#### THE TASK:
Filter the entries below down to the lines that hold "track".

#### THE INPUT:
[src/rtl/regfile_wb_arbiter_if.sv]
// Write-back bundle: two requester handshakes plus the registered register-file write port.
// The arbiter takes the slave modport; requesters and the register file take the master side.
interface regfile_wb_arbiter_if #(
    parameter int DW = 32,
    parameter int AW = 5
);
    logic          req0_valid;
    logic [AW-1:0] req0_addr;
    logic [DW-1:0] req0_data;
    logic          req0_ready;

    logic          req1_valid;
    logic [AW-1:0] req1_addr;
    logic [DW-1:0] req1_data;
    logic          req1_ready;

    logic          WE3;
    logic [AW-1:0] A3;
    logic [DW-1:0] WD3;
    logic          last_grant;
    logic          busy;

    modport master (
        output req0_valid, req0_addr, req0_data,
        input  req0_ready,
        output req1_valid, req1_addr, req1_data,
        input  req1_ready,
        input  WE3, A3, WD3, last_grant, busy
    );

    modport slave (
        input  req0_valid, req0_addr, req0_data,
        output req0_ready,
        input  req1_valid, req1_addr, req1_data,
        output req1_ready,
        output WE3, A3, WD3, last_grant, busy
    );
endinterface

[src/rtl/regfile_wb_arbiter.sv]
// Two-requester write-back arbiter feeding the register-file write port (WE3/A3/WD3).
// Define ARB_RR_EN for round-robin arbitration; otherwise requester 0 has fixed priority.
module regfile_wb_arbiter #(
    parameter int DW = 32,
    parameter int AW = 5
) (
    input  logic                  clk,
    input  logic                  reset,
    regfile_wb_arbiter_if.slave   bus
);

    typedef struct packed {
        logic [AW-1:0] addr;
        logic [DW-1:0] data;
    } entry_t;

    logic   [1:0] req_valid;
    entry_t       req_entry [2];

    logic   [1:0] buf_full;
    entry_t       buf_q     [2];

    logic   [1:0] grant;
    logic   [1:0] ready;
    logic   [1:0] load;
    entry_t       sel_entry;

    logic          we3_q;
    logic [AW-1:0] a3_q;
    logic [DW-1:0] wd3_q;
    logic          last_grant_q;

    assign req_valid    = {bus.req1_valid, bus.req0_valid};
    assign req_entry[0] = '{addr: bus.req0_addr, data: bus.req0_data};
    assign req_entry[1] = '{addr: bus.req1_addr, data: bus.req1_data};

    // Grant depends only on registered state, which keeps every ready free of input paths.
    always_comb begin
        grant = 2'b00;
        if (buf_full == 2'b11) begin
`ifdef ARB_RR_EN
            if (last_grant_q) grant[0] = 1'b1;
            else              grant[1] = 1'b1;
`else
            grant[0] = 1'b1;
`endif
        end else begin
            grant = buf_full;
        end
    end

    always_comb begin
        ready = ~buf_full | grant;
        for (int n = 0; n < 2; n++) begin
            load[n] = req_valid[n] & ready[n] & (req_entry[n].addr != '0);
        end
        sel_entry = grant[1] ? buf_q[1] : buf_q[0];
    end

    // NOTE: all state uses non-blocking assignments so every register samples pre-edge values.
    always_ff @(posedge clk or posedge reset) begin
        if (reset) begin
            buf_full <= 2'b00;
        end else begin
            buf_full <= load | (buf_full & ~grant);
        end
    end

    // NOTE: payload registers carry no reset; buf_full qualifies them, so stale contents never issue.
    always_ff @(posedge clk) begin
        for (int n = 0; n < 2; n++) begin
            if (load[n]) buf_q[n] <= req_entry[n];
        end
    end

    always_ff @(posedge clk or posedge reset) begin
        if (reset) begin
            we3_q        <= 1'b0;
            a3_q         <= '0;
            wd3_q        <= '0;
            last_grant_q <= 1'b1;
        end else begin
            we3_q <= |grant;
            if (|grant) begin
                a3_q         <= sel_entry.addr;
                wd3_q        <= sel_entry.data;
                last_grant_q <= grant[1];
            end
        end
    end

    assign bus.req0_ready = ready[0];
    assign bus.req1_ready = ready[1];
    assign bus.WE3        = we3_q;
    assign bus.A3         = a3_q;
    assign bus.WD3        = wd3_q;
    assign bus.last_grant = last_grant_q;
    assign bus.busy       = (|buf_full) | we3_q;

endmodule

[src/flat_wrapper.sv]
// flat-port wrapper written by rule: the top's interface ports become plain ports
module regfile_wb_arbiter_flat 
#(
    parameter int DW = 32,
    parameter int AW = 5
)
  (clk, reset, bus_req0_valid, bus_req0_addr, bus_req0_data, bus_req0_ready, bus_req1_valid, bus_req1_addr, bus_req1_data, bus_req1_ready, bus_WE3, bus_A3, bus_WD3, bus_last_grant, bus_busy);
  regfile_wb_arbiter_if #(.DW(DW), .AW(AW)) bus_i ();
  input  logic clk;
  input  logic reset;
  input wire logic [$bits(bus_i.req0_valid)-1:0] bus_req0_valid;
  input wire logic [$bits(bus_i.req0_addr)-1:0] bus_req0_addr;
  input wire logic [$bits(bus_i.req0_data)-1:0] bus_req0_data;
  output wire logic [$bits(bus_i.req0_ready)-1:0] bus_req0_ready;
  input wire logic [$bits(bus_i.req1_valid)-1:0] bus_req1_valid;
  input wire logic [$bits(bus_i.req1_addr)-1:0] bus_req1_addr;
  input wire logic [$bits(bus_i.req1_data)-1:0] bus_req1_data;
  output wire logic [$bits(bus_i.req1_ready)-1:0] bus_req1_ready;
  output wire logic [$bits(bus_i.WE3)-1:0] bus_WE3;
  output wire logic [$bits(bus_i.A3)-1:0] bus_A3;
  output wire logic [$bits(bus_i.WD3)-1:0] bus_WD3;
  output wire logic [$bits(bus_i.last_grant)-1:0] bus_last_grant;
  output wire logic [$bits(bus_i.busy)-1:0] bus_busy;
  assign bus_i.req0_valid = bus_req0_valid;
  assign bus_i.req0_addr = bus_req0_addr;
  assign bus_i.req0_data = bus_req0_data;
  assign bus_req0_ready = bus_i.req0_ready;
  assign bus_i.req1_valid = bus_req1_valid;
  assign bus_i.req1_addr = bus_req1_addr;
  assign bus_i.req1_data = bus_req1_data;
  assign bus_req1_ready = bus_i.req1_ready;
  assign bus_WE3 = bus_i.WE3;
  assign bus_A3 = bus_i.A3;
  assign bus_WD3 = bus_i.WD3;
  assign bus_last_grant = bus_i.last_grant;
  assign bus_busy = bus_i.busy;
  regfile_wb_arbiter #(.DW(DW), .AW(AW)) u_core (.clk(clk), .reset(reset), .bus(bus_i));
endmodule
[config.mk]
export PLATFORM = sky130hd
export DESIGN_NAME = regfile_wb_arbiter_flat
export DESIGN_NICKNAME = d
export VERILOG_FILES = /design/src/rtl/regfile_wb_arbiter_if.sv /design/src/rtl/regfile_wb_arbiter.sv /design/src/flat_wrapper.sv
export SDC_FILE = /design/constraint.sdc
export NUM_CORES = 1
export LEC_CHECK = 0
export CAP_MARGIN = 20
export CORE_ASPECT_RATIO = 1.75
export CORE_MARGIN = 2
export CORE_UTILIZATION = 40
export CTS_CLUSTER_DIAMETER = 60
export DETAILED_ROUTE_END_ITERATION = 10
export GPL_ROUTABILITY_DRIVEN = 0
export PLACE_DENSITY = 0.68
export SETUP_SLACK_MARGIN = 0.02
export SYNTH_ARGS = -nofsm -noshare
export SYNTH_HDL_FRONTEND = slang
export SYNTH_SLANG_ARGS = --single-unit
[constraint.sdc]
create_clock -name clk -period 9.3 [get_ports clk]
set_input_delay 1.86 -clock clk [delete_from_list [all_inputs] [get_ports clk]]
set_output_delay 1.86 -clock clk [all_outputs]
set_load 0.03 [all_outputs]
==> results of run 1 <==
-- cells in the mapped netlist --
cell type,instances,area share
a21oi_1,1,0.0012
dfstp_2,1,0.0064
or3_1,1,0.0015
inv_1,2,0.0018
conb_1,1,0.00091
a31oi_1,1,0.0015
or2_2,1,0.0015
o21ai_0,37,0.045
edfxtp_1,74,0.54
o21a_1,2,0.0036
buf_6,3,0.0082
or4_4,1,0.0027
buf_2,3,0.0036
nor2_1,3,0.0027
buf_4,3,0.0055
nand2_1,38,0.035
a221oi_1,1,0.0021
clkbuf_1,6,0.0055
mux2i_1,37,0.090
dfrtp_1,40,0.24
nor3_1,1,0.0012
-- registers in the layout, summed over array words and instances (netlist names) --
register,flops
u_core.buf_q,74
u_core.bus.WD3,32
u_core.bus.A3,5
u_core.buf_full,2
u_core.bus.WE3,1
u_core.bus.last_grant,1
-- kinds of logic after synthesis --
logic type      count (synthesis)  synth area share
buf+inv                        17           0.02455
flops                         115            0.7872
other cells                     1         0.0009085
simple gates                   45           0.04426
mux                            37           0.08973
compound gates                 42           0.05335
-- worst reg2reg max path, stage by stage, from the launching register on --
cell and delay (ns):
dfrtp_2 0.61, buf_4 0.36, a221oi_4 0.31, buf_4 0.49
-- metal layers --
layer	track usage	vias to the layer above	share of wire
met2	0.2939	83	0.56
met5	0	-	0
met3	0.05091	15	0.051
met4	0.08742	0	0.028
met1	0.1781	1194	0.36
li1	-	1181	-
-- power by group through the flow --
stage	Sequential (W)	Clock [W]	Combinational [W]
6_report	0.000618	0.000583	0.000173
5_1_grt	0.000622	0.000619	0.000184
4_1_cts	0.000618	0.000593	0.000176
3_5_place_dp	0.000626	0	0.000176
3_3_place_gp	0.000626	0	0.000173
2_1_floorplan	0.000659	0	0.0000498
-- metrics by stage --
| step | hold WS, ns | setup WS (ns) | util | area [sq um] |
|---|---|---|---|---|
| after global routing | 0.4745 | 4.875 | 0.5857 | 5961 |
| final | 0.4501 | 5.085 | 0.5857 | 5961 |
| after global placement | 0.4348 | 5.521 | 0.5323 | 5418 |
| after floorplan | 0.4297 | 4.019 | - | 4128 |
| after CTS | 0.4546 | 5.055 | 0.5857 | 5961 |
| after detailed placement | 0.4401 | 5.489 | 0.5323 | 5418 |
-- layout make-up --
type	count	area, sq um	area share
Sequential cell	115	3252	0.5455
Timing Repair Buffer	121	1204	0.2019
Multi-Input combinational cell	125	795.8	0.1335
Clock buffer	26	489.2	0.08207
Tap cell	127	158.9	0.02666
Clock inverter	6	53.80	0.009026
Inverter	2	7.507	0.001259
-- how the worst min path moves through the flow --
stage | to | slack, ns
floorplan | u_core.bus.A3[0] | 0.43
global placement | u_core.bus.WD3[1] | 0.43
detailed placement | u_core.bus.WD3[18] | 0.44
CTS | u_core.bus.WD3[15] | 0.45
global route | u_core.bus.WD3[2] | 0.47
finish | u_core.bus.WD3[15] | 0.45
==> impl_metrics.yaml, run 1 <==
pwr:
  p_int_w: 0.001062
  switching_share: 0.2271
  power.switching_w: 0.0003120
  seq_power_share: 0.450
  combPwrFrac: 0.126
  power.density_nw_per_um2: 230.5
  p_leak_nw: 2.373
  irDropWorstVdd_mv: 0.1619
  power_w: 0.001374
  pwr-share-clk: 0.425
critical_path:
  worstReg2RegEnd: "u_core.buf_q[0][59]"
  cp-end-kind: "output port"
  startpoint: "u_core.buf_full[0]"
  start_kind: "register"
  crit_path_max_fanout: 41
  required_ns: 7.44
  critical-path-slowest-cell: "dfrtp_2"
  crit_chain: "buf_4 -> nand2_1 -> clkdlybuf4s50_1"
  crit_family: "buffers and inverters"
  arrival_ns: 2.35
  worstSetupEndpoint: "bus_req1_ready"
  reg2reg_depth: 3
  r2r_start: "u_core.buf_full[0]"
  path_class: "reg -> out"
  cp_num_buf_inv: 2
  reg2reg_slack_ns: 7.15
  critical_path.max_stage_delay_ns: 0.72
  cp.depth: 3
final_layout:
  final_common_cell: "clkdlybuf4s50_1"
  fin_nets: 460
  areaGrowthSynthToFinish_pct: 44.41
  stdcell_count: 522
  fill_cells: 856
  drive_above_1_share: 0.09114
  layout_common_cells: "118 x clkdlybuf4s50_1, 74 x edfxtp_1, 38 x nand2_1, 38 x dfrtp_1"
  antennaDiodeCount: 0
synthesis:
  yosysSeqAreaShare: 0.7872
  synth_cell_types: 21
  ys_warn_count: 0
  syn-cell-area_sq_um: 4128
  synthCells: 257
  synth_seq_cells: 115
  syn-num-nets: 335
  syn_avg_cell_area_sq_um: 16.06
floorplanning:
  start_util: 0.4056
  num_rows: 49
  fp.dieH_microns: 138.4
  coreArea_sq_um: 10180
  num_io_pins: 120
  die_area_sq_um: 11180
  fp.dieW_microns: 80.79
global_route:
  grt_use_total: 0.1686
  grt_start_max_net_pins: 44
  grt_pass1_vias: 2651
  grt.overflow.total: 0
  grt_first_pass_wirelength_microns: 13430
  antenna_found_initial: 0
route:
  wl_per_cell_microns: 16.79
  wirelength_microns: 8762
  drt_first_pass_iters: 4
  dr.first_iter.drc_count: 157
  ant_nets: 0
  vias: 2473
  viasPerCell: 4.738
  drc: 0
clocking:
  htreeDepth: 4
  cts_tree: "yes"
  postCtsSetupRepairBufs: 0
  clk_pin_slew_ns: 0.05
  cts_buffer_depth: 2
  ctsResizeCount: 0
  cts_sinks: 115
  cts-buffers-inserted: 17
  clk_latency_ns: 0.40
  cts_hold_buffers: 0
  root_buffer: "clkbuf_16"
worst_hold_path:
  holdPathStages: 2
  hold_path.startpoint: "u_core.buf_q[0][15]"
  min-delay-path-class: "reg -> reg"
placement:
  portBuffers: 118
  dpl.cell_count: 490
  hpwl_microns: 5971
sta:
  timing.final.crit_share: 0.4532
  relSlewSlack: 0.3940
  worstMarginPinSlew_ns: 0.9089
  rsz0062_at_grt: "no"
  fin_setup_tns_ns: 0
  min_period_ns: 4.215
  finalHoldViolCount: 0
  timing.fmax_mhz: 237.3
  clock-skew-final_ns: 0.007584
  finalSetupViolations: 0
  drv_slew: 0
flow_run:
  max_cap_viol_count: 0
run_status:
  status: "finished clean"
Note: power is estimated with default switching activity, not from simulation.
==> run 2: changes to the inputs <==
PLACE_DENSITY = 0.71   (was 0.68)
clock period = 3.75 ns   (was 9.3 ns; I/O delays follow)
==> run 2 against run 1 <==
Non-clock buffer count stayed put. Routed wire length fell by 2.1%. Largest cell class unchanged. Critical path type unchanged. Highest routed layer unchanged. Power grew to 2.5 times the previous value. Sequential share of layout area fell by 0.30 points.
==> impl_metrics.yaml, run 2 (synthesized netlist as in run 1, its figures left out) <==
route:
  viasPerCell: 4.699
  wirelength_microns: 8575
  wl_met2_microns: 5023
  drt_first_pass_iters: 4
  top_layer: "met4"
  dr.first_iter.drc_count: 165
  vias: 2453
  drc: 0
  wl_per_cell_microns: 16.43
  ant_nets: 0
  met3_length_microns: 388
  wl_met1_microns: 2991
critical_path:
  startpoint: "u_core.buf_full[1]"
  reg2reg_slack_ns: 1.75
  required_ns: 3.00
  arrival_ns: 2.04
  crit_path_max_fanout: 19
  cp-end-kind: "output port"
  reg2reg_depth: 3
  r2r_start: "u_core.buf_full[0]"
  worstReg2RegEnd: "u_core.buf_q[0][66]"
  start_kind: "register"
  path_class: "reg -> out"
final_layout:
  final_common_cell: "clkdlybuf4s50_1"
  final_core_util: 0.5889
  fill_cells: 840
  areaGrowthSynthToFinish_pct: 45.20
  seqCellArea_sq_um: 3252
  multi_input_area_sq_um: 795.8
  largest_register_ffs: 74
  antennaDiodeCount: 0
  layout_common_cells: "118 x clkdlybuf4s50_1, 74 x edfxtp_1, 38 x nand2_1, 38 x dfrtp_1"
  fin_nets: 460
  regMostFlops: "u_core.buf_q"
  stdcell_count: 522
  design_area_sq_um: 5993
  drive_above_1_share: 0.09873
worst_hold_path:
  holdPathStages: 2
  hold_path.startpoint: "u_core.buf_q[0][13]"
  min-delay-path-class: "reg -> reg"
  worstHoldEndpoint: "u_core.bus.WD3[13]"
run_status:
  status: "finished clean"
floorplanning:
  die_area_sq_um: 11180
  start_util: 0.4056
  fp.dieH_microns: 138.4
  num_rows: 49
  fp.dieW_microns: 80.79
  num_io_pins: 120
  coreArea_sq_um: 10180
placement:
  portBuffers: 118
  hpwl_microns: 5857
  dpl.cell_count: 490
  place_area_sq_um: 5418
global_route:
  antenna_found_initial: 0
  grt_use_total: 0.1659
  grt_first_pass_wirelength_microns: 13300
  grt_pass1_vias: 2624
  grt.overflow.total: 0
  grt_start_max_net_pins: 79
clocking:
  htreeDepth: 4
  cts_buffer_depth: 2
  clk_latency_ns: 0.40
  postCtsSetupRepairBufs: 0
  cts_hold_buffers: 0
  root_buffer: "clkbuf_16"
  cts_tree: "yes"
  cts_sinks: 115
  ctsResizeCount: 0
  clk_pin_slew_ns: 0.05
  cts-buffers-inserted: 17
sta:
  relSlewSlack: 0.4025
  finalHoldViolCount: 0
  whs_ns: 0.4481
  finalSetupViolations: 0
  clock-skew-final_ns: 0.007580
  worstMarginPinSlew_ns: 0.8950
  timing.final.crit_share: 0.7430
  min_period_ns: 2.786
  drv_slew: 0
  timing.fmax_mhz: 358.9
  rsz0062_at_grt: "no"
  fin_setup_tns_ns: 0
pwr:
  power.density_nw_per_um2: 583.7
  irDropWorstVdd_mv: 0.3725
  p_leak_nw: 2.384
flow_run:
  max_cap_viol_count: 0
## run 2: changes by cell type in the layout (fill, tap and decap cells not counted), sizes merged
| cell | change |
|---|---|
| clkbuf | -6 |
| bufinv | +2 |
| clkinv | +2 |
| clkinvlp | +2 |
## run 2: how the worst max path moves through the flow
stage                          end  slack [ns]  cells past startpoint
2_1_floorplan  u_core.buf_q[0][37]        0.80                      2
3_3_place_gp   u_core.buf_q[0][16]        1.15                      3
3_5_place_dp   u_core.buf_q[0][12]        1.12                      3
4_1_cts                   bus_busy        0.95                      2
5_1_grt                   bus_busy        0.89                      2
6_report                  bus_busy        0.96                      2
## run 2: where the power goes
group / total [W] / internal [W] / switching, W
logic: 0.000425 / 0.000202 / 0.000223
registers: 0.00153 / 0.00148 / 0.0000530
clock network: 0.00154 / 0.00103 / 0.000512
## run 2: area by class of cell
class                           count  area share
Tap cell                          127     0.02651
Inverter                            2    0.001253
Sequential cell                   115      0.5426
Timing Repair Buffer              121      0.2008
Clock buffer                       20     0.07286
Clock inverter                     12     0.02317
Multi-Input combinational cell    125      0.1328
## run 2: through the flow
step,setup WS (ns),power [W]
6_report,0.9639,0.003498
5_1_grt,0.8939,0.003625
4_1_cts,0.9456,0.003530
3_5_place_dp,1.119,0.001984
3_3_place_gp,1.150,0.001974
2_1_floorplan,0.7960,0.001757
## run 2: layer usage
layer / vias up / global-route usage
met5: - / 0
met4: 0 / 0.07047
met3: 10 / 0.05157
met2: 78 / 0.3022
met1: 1187 / 0.1687
li1: 1178 / -
## run 2: worst max-delay path, cell delays in order, from the launching register on
cell	delay, ns
dfrtp_2	0.61
or3_1	0.43
clkdlybuf4s50_1	0.60
==> run 3: changes to the inputs <==
PLACE_DENSITY = 0.68   (was 0.71)
clock period = 2.75 ns   (was 3.75 ns; I/O delays follow)
==> run 3 against run 2 <==
Cell count increased by 0.38%. Count of clock-buffer cells in the layout rose by 5. Sequential cell count unchanged. Hold slack improved by 0.0022 ns. Critical path depth stayed put. Core utilization decreased by 0.30 points. First-iteration DRC count fell by 21%. Routed wire length increased by 4.3%. Global-route usage up 0.79 points. Via count increased by 3.4%. Setup slack got worse by 0.81 ns. Critical endpoint unchanged.
==> impl_metrics.yaml, run 3 (synthesized netlist as in run 1, its figures left out) <==
critical_path:
  arrival_ns: 2.04
  startpoint: "u_core.buf_full[1]"
  reg2reg_slack_ns: 0.99
  cp-end-kind: "output port"
  start_kind: "register"
  required_ns: 2.20
  worstReg2RegEnd: "u_core.bus.WD3[17]"
  crit_path_max_fanout: 19
  reg2reg_depth: 3
  r2r_start: "u_core.buf_full[1]"
  path_class: "reg -> out"
  worstSetupEndpoint: "bus_busy"
final_layout:
  layout_common_cells: "118 x clkdlybuf4s50_1, 74 x edfxtp_1, 38 x nand2_1, 38 x dfrtp_1"
  fin_nets: 462
  areaGrowthSynthToFinish_pct: 44.47
  largest_register_ffs: 74
  drive_above_1_share: 0.09572
  final_common_cell: "clkdlybuf4s50_1"
  antennaDiodeCount: 0
  regMostFlops: "u_core.buf_q"
sta:
  clock-skew-final_ns: 0.004912
  finalSetupViolations: 0
  worstMarginPinSlew_ns: 0.9483
  min_period_ns: 2.591
  finalHoldViolCount: 0
  drv_slew: 0
  rsz0062_at_grt: "no"
  relSlewSlack: 0.3678
  whs_ns: 0.4503
  timing.final.crit_share: 0.9424
  timing.fmax_mhz: 385.9
  fin_setup_tns_ns: 0
pwr:
  power.density_nw_per_um2: 764.7
  combPwrFrac: 0.129
  p_int_w: 0.003497
  power.switching_w: 0.001063
  p_leak_nw: 2.377
  switching_share: 0.2332
  irDropWorstVdd_mv: 0.4862
  seq_power_share: 0.458
  pwr-share-clk: 0.412
clocking:
  cts_sinks: 115
  clk_pin_slew_ns: 0.05
  cts_tree: "yes"
  postCtsSetupRepairBufs: 0
  cts-buffers-inserted: 17
  clk_latency_ns: 0.40
  ctsResizeCount: 0
  cts_buffer_depth: 2
  htreeDepth: 4
  root_buffer: "clkbuf_16"
  cts_hold_buffers: 0
route:
  ant_nets: 0
  drt_first_pass_iters: 4
  wl_per_cell_microns: 17.06
  wirelength_microns: 8941
  dr.first_iter.drc_count: 131
  viasPerCell: 4.842
  drc: 0
  vias: 2537
placement:
  hpwl_microns: 6099
  portBuffers: 118
floorplanning:
  die_area_sq_um: 11180
  fp.dieW_microns: 80.79
  start_util: 0.4056
  num_io_pins: 120
  num_rows: 49
  coreArea_sq_um: 10180
  fp.dieH_microns: 138.4
global_route:
  grt_first_pass_wirelength_microns: 13810
  grt_pass1_vias: 2685
  grt_start_max_net_pins: 47
  antenna_found_initial: 0
  grt.overflow.total: 0
  grt_use_total: 0.1738
run_status:
  status: "finished clean"
worst_hold_path:
  min-delay-path-class: "reg -> reg"
flow_run:
  max_cap_viol_count: 0
## run 3: per-stage QoR
step                        util  power, W  std cells  area (sq um)  setup WS (ns)
after floorplan                -  0.002398        257          4145         0.5748
after global placement    0.5350  0.002699        492          5445         0.3336
after detailed placement  0.5350  0.002716        492          5445         0.3058
after CTS                 0.5859  0.004608        524          5963         0.1371
after global routing      0.5859  0.004725        524          5963        0.09714
final                     0.5859  0.004560        524          5963         0.1585
## run 3: layout make-up
type	instances	area (sq um)
inverters	2	7.507
well taps	127	158.9
fillers	850	4214
repair buffers	123	1231
multi-input cells	125	795.8
clock buffers	25	485.5
flip-flops and latches	115	3252
clock inverters	7	32.53
## run 3: worst max-delay path, stage by stage (launching register included)
cell,delay (ns)
dfrtp_2,0.61
or3_1,0.42
clkdlybuf4s50_1,0.60
## run 3: worst min-delay path by stage
stage	start	endpoint	slack, ns	cells past startpoint
after floorplan	u_core.buf_q[0][32]	u_core.bus.A3[0]	0.43	2
after global placement	u_core.buf_q[0][2]	u_core.bus.WD3[2]	0.43	2
after detailed placement	u_core.buf_q[0][18]	u_core.bus.WD3[18]	0.44	2
after CTS	u_core.buf_q[0][32]	u_core.bus.A3[0]	0.46	2
after global routing	u_core.buf_q[0][7]	u_core.bus.WD3[7]	0.48	2
final	u_core.buf_q[0][35]	u_core.bus.A3[3]	0.45	2
## run 3: power by group through the flow
stage / Sequential [W] / Clock [W] / Combinational (W)
after global routing: 0.00210 / 0.00199 / 0.000629
final: 0.00209 / 0.00188 / 0.000590
after global placement: 0.00212 / 0 / 0.000584
after detailed placement: 0.00212 / 0 / 0.000597
after CTS: 0.00209 / 0.00192 / 0.000600
after floorplan: 0.00223 / 0 / 0.000172
## run 3: per-layer routing
| metal | wire, microns | track usage | vias up |
|---|---|---|---|
| met1 | 3110 | 0.1759 | 1242 |
| met5 | 0 | 0 | - |
| met4 | 352 | 0.1035 | 0 |
| met3 | 425 | 0.05091 | 25 |
| li1 | - | - | 1187 |
| met2 | 5052 | 0.3048 | 83 |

#### ANSWER SECTION:
layer	track usage	vias to the layer above	share of wire
| metal | wire, microns | track usage | vias up |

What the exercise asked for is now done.